■ Provided records ■
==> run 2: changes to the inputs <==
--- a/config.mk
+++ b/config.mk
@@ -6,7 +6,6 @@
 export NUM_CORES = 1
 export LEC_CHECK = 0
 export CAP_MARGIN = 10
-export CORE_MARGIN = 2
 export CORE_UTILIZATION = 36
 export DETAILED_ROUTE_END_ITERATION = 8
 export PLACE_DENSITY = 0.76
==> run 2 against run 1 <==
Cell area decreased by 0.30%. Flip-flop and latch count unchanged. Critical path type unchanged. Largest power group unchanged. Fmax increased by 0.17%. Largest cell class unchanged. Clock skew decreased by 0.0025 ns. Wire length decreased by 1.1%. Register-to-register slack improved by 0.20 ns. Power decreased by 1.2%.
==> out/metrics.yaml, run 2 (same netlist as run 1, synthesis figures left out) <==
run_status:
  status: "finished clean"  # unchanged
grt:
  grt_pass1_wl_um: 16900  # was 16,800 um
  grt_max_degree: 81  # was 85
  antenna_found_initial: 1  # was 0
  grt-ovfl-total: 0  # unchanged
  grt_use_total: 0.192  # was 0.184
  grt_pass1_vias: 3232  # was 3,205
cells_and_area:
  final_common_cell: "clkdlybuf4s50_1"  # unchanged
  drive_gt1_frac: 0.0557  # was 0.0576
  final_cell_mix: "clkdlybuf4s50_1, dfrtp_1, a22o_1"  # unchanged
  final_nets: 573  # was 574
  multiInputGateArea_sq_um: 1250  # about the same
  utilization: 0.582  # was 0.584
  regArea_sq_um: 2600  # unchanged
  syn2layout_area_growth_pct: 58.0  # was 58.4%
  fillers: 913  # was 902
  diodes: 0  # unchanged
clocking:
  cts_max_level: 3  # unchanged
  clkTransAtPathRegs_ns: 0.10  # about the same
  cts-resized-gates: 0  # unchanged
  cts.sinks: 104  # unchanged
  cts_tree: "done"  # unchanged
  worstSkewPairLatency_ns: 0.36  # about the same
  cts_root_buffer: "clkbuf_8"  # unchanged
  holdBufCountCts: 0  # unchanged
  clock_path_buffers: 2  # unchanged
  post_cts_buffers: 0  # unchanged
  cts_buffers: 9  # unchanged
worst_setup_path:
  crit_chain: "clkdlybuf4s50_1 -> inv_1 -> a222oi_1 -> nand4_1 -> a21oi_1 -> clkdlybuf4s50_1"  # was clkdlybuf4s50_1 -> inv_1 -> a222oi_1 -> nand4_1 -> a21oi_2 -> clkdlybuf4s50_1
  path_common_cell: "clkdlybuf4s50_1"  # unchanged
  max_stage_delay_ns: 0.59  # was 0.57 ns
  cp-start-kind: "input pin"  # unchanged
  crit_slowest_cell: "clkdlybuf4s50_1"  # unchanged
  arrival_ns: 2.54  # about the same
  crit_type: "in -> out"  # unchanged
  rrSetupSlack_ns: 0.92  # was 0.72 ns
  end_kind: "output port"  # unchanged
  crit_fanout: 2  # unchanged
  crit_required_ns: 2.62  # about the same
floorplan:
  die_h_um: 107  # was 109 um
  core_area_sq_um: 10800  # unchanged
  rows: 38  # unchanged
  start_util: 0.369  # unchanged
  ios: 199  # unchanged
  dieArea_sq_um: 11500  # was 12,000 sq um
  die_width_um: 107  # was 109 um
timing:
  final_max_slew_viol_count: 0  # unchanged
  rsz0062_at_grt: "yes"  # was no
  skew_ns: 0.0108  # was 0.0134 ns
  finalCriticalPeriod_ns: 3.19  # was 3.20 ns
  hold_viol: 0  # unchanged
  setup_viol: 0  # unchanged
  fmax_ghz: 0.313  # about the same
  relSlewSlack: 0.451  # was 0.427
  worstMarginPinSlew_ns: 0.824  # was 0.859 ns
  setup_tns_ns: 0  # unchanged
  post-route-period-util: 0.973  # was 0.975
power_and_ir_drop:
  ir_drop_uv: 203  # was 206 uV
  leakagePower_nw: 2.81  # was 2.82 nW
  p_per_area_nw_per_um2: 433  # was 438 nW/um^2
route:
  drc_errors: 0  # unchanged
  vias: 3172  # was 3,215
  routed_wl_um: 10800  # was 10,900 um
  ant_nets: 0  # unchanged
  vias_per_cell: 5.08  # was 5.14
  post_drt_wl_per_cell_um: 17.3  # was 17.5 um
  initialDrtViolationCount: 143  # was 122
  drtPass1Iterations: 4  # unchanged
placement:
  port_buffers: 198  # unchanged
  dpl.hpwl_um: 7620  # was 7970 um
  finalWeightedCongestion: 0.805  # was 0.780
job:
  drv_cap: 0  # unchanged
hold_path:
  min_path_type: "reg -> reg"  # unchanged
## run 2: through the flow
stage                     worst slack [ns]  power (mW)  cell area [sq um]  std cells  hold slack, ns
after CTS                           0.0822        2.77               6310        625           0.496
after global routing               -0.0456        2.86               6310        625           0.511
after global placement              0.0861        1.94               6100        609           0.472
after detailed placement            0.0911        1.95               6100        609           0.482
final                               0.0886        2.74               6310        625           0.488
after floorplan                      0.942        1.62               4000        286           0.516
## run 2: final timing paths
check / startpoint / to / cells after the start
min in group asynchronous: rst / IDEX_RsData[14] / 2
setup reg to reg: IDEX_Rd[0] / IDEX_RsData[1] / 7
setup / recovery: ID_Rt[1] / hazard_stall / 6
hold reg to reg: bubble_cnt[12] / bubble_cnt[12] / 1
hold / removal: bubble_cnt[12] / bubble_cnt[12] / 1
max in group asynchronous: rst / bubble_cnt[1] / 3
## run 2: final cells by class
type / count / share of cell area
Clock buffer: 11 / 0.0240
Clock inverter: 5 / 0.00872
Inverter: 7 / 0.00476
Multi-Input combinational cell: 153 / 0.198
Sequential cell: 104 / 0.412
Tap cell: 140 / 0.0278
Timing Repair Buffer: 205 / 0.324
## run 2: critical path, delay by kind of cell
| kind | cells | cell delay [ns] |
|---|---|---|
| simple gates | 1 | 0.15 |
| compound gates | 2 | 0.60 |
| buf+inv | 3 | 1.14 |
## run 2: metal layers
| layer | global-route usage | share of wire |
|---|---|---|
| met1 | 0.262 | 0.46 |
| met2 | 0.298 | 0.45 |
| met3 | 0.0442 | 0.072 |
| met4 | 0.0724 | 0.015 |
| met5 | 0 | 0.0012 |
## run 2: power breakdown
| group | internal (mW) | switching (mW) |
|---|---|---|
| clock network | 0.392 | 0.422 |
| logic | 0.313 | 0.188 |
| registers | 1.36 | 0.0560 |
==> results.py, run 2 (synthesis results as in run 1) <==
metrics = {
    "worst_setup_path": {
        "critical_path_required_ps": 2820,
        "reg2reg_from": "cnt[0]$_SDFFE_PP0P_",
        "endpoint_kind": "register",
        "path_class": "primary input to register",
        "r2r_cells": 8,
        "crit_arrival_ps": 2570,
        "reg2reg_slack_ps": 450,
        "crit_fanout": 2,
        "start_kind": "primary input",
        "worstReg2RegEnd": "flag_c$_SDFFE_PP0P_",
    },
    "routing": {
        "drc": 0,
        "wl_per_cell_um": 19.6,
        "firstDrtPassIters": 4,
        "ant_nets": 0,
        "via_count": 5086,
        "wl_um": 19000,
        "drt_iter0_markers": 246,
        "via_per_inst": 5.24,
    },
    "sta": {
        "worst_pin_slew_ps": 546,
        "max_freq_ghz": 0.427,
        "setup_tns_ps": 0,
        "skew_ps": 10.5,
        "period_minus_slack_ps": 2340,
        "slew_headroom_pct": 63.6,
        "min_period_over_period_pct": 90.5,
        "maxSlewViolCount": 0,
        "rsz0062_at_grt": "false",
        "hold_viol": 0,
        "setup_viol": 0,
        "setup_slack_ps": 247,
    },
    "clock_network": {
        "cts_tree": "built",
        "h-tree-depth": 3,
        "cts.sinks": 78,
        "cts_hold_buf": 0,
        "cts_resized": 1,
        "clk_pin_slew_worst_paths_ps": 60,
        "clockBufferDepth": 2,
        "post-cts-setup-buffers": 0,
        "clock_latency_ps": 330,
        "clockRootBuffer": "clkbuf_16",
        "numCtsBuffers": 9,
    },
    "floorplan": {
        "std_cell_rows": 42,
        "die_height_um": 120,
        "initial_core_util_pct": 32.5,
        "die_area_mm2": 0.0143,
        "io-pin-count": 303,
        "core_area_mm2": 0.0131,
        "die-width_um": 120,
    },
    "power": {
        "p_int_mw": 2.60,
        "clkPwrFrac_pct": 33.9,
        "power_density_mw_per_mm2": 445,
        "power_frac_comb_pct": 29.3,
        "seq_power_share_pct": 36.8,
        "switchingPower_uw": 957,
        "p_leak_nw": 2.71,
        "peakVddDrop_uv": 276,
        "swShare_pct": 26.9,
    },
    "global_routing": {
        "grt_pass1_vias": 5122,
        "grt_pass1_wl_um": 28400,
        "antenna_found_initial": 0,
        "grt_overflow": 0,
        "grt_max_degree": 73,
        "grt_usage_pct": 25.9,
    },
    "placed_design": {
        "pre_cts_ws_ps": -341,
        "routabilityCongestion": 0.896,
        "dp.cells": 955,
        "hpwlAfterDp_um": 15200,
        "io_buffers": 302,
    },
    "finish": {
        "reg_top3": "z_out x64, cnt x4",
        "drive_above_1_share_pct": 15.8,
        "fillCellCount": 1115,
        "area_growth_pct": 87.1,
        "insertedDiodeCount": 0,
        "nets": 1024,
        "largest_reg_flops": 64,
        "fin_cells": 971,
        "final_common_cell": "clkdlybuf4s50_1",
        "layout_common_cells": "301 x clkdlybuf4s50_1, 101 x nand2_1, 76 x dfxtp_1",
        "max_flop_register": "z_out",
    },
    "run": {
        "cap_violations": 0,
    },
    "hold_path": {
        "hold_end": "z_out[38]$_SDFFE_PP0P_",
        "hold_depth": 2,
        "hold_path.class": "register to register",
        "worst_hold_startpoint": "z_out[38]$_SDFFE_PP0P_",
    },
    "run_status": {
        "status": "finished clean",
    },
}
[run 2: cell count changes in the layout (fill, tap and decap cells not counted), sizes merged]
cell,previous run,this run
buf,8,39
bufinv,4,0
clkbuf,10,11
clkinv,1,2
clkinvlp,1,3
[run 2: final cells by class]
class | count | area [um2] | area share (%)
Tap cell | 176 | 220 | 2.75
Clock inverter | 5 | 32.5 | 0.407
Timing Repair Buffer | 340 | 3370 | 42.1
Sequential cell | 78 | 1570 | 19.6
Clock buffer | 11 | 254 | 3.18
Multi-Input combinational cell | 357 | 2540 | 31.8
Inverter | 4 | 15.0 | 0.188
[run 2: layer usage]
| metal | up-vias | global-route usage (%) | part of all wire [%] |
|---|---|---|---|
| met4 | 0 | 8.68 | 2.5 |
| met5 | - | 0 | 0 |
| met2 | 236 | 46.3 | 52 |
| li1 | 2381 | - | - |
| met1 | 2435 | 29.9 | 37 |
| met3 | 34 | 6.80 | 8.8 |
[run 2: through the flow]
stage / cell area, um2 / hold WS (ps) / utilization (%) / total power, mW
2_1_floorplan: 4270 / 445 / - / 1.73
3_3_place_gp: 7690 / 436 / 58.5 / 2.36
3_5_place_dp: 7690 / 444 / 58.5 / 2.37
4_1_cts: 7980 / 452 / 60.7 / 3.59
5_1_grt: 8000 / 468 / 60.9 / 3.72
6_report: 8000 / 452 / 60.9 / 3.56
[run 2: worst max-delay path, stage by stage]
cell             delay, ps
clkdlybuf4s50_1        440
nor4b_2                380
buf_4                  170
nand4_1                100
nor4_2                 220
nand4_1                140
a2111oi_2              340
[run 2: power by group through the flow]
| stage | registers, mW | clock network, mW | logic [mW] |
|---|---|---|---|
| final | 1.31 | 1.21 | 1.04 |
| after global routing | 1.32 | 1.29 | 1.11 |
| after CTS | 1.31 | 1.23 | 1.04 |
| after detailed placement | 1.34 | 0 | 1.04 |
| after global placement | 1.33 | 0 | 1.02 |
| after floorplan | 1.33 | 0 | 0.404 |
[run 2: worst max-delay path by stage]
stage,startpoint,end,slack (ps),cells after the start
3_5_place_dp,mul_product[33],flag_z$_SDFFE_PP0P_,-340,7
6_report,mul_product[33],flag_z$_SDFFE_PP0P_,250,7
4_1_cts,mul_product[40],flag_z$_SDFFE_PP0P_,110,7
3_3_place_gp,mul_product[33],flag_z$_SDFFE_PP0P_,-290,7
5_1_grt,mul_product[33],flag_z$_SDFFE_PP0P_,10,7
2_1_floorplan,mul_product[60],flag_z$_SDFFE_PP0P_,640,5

■ What needs to be done ■
Go through the records above, find each line with the string "about", and copy it.

■ Written response ■
  multiInputGateArea_sq_um: 1250  # about the same
  clkTransAtPathRegs_ns: 0.10  # about the same
  worstSkewPairLatency_ns: 0.36  # about the same
  arrival_ns: 2.54  # about the same
  crit_required_ns: 2.62  # about the same
  fmax_ghz: 0.313  # about the same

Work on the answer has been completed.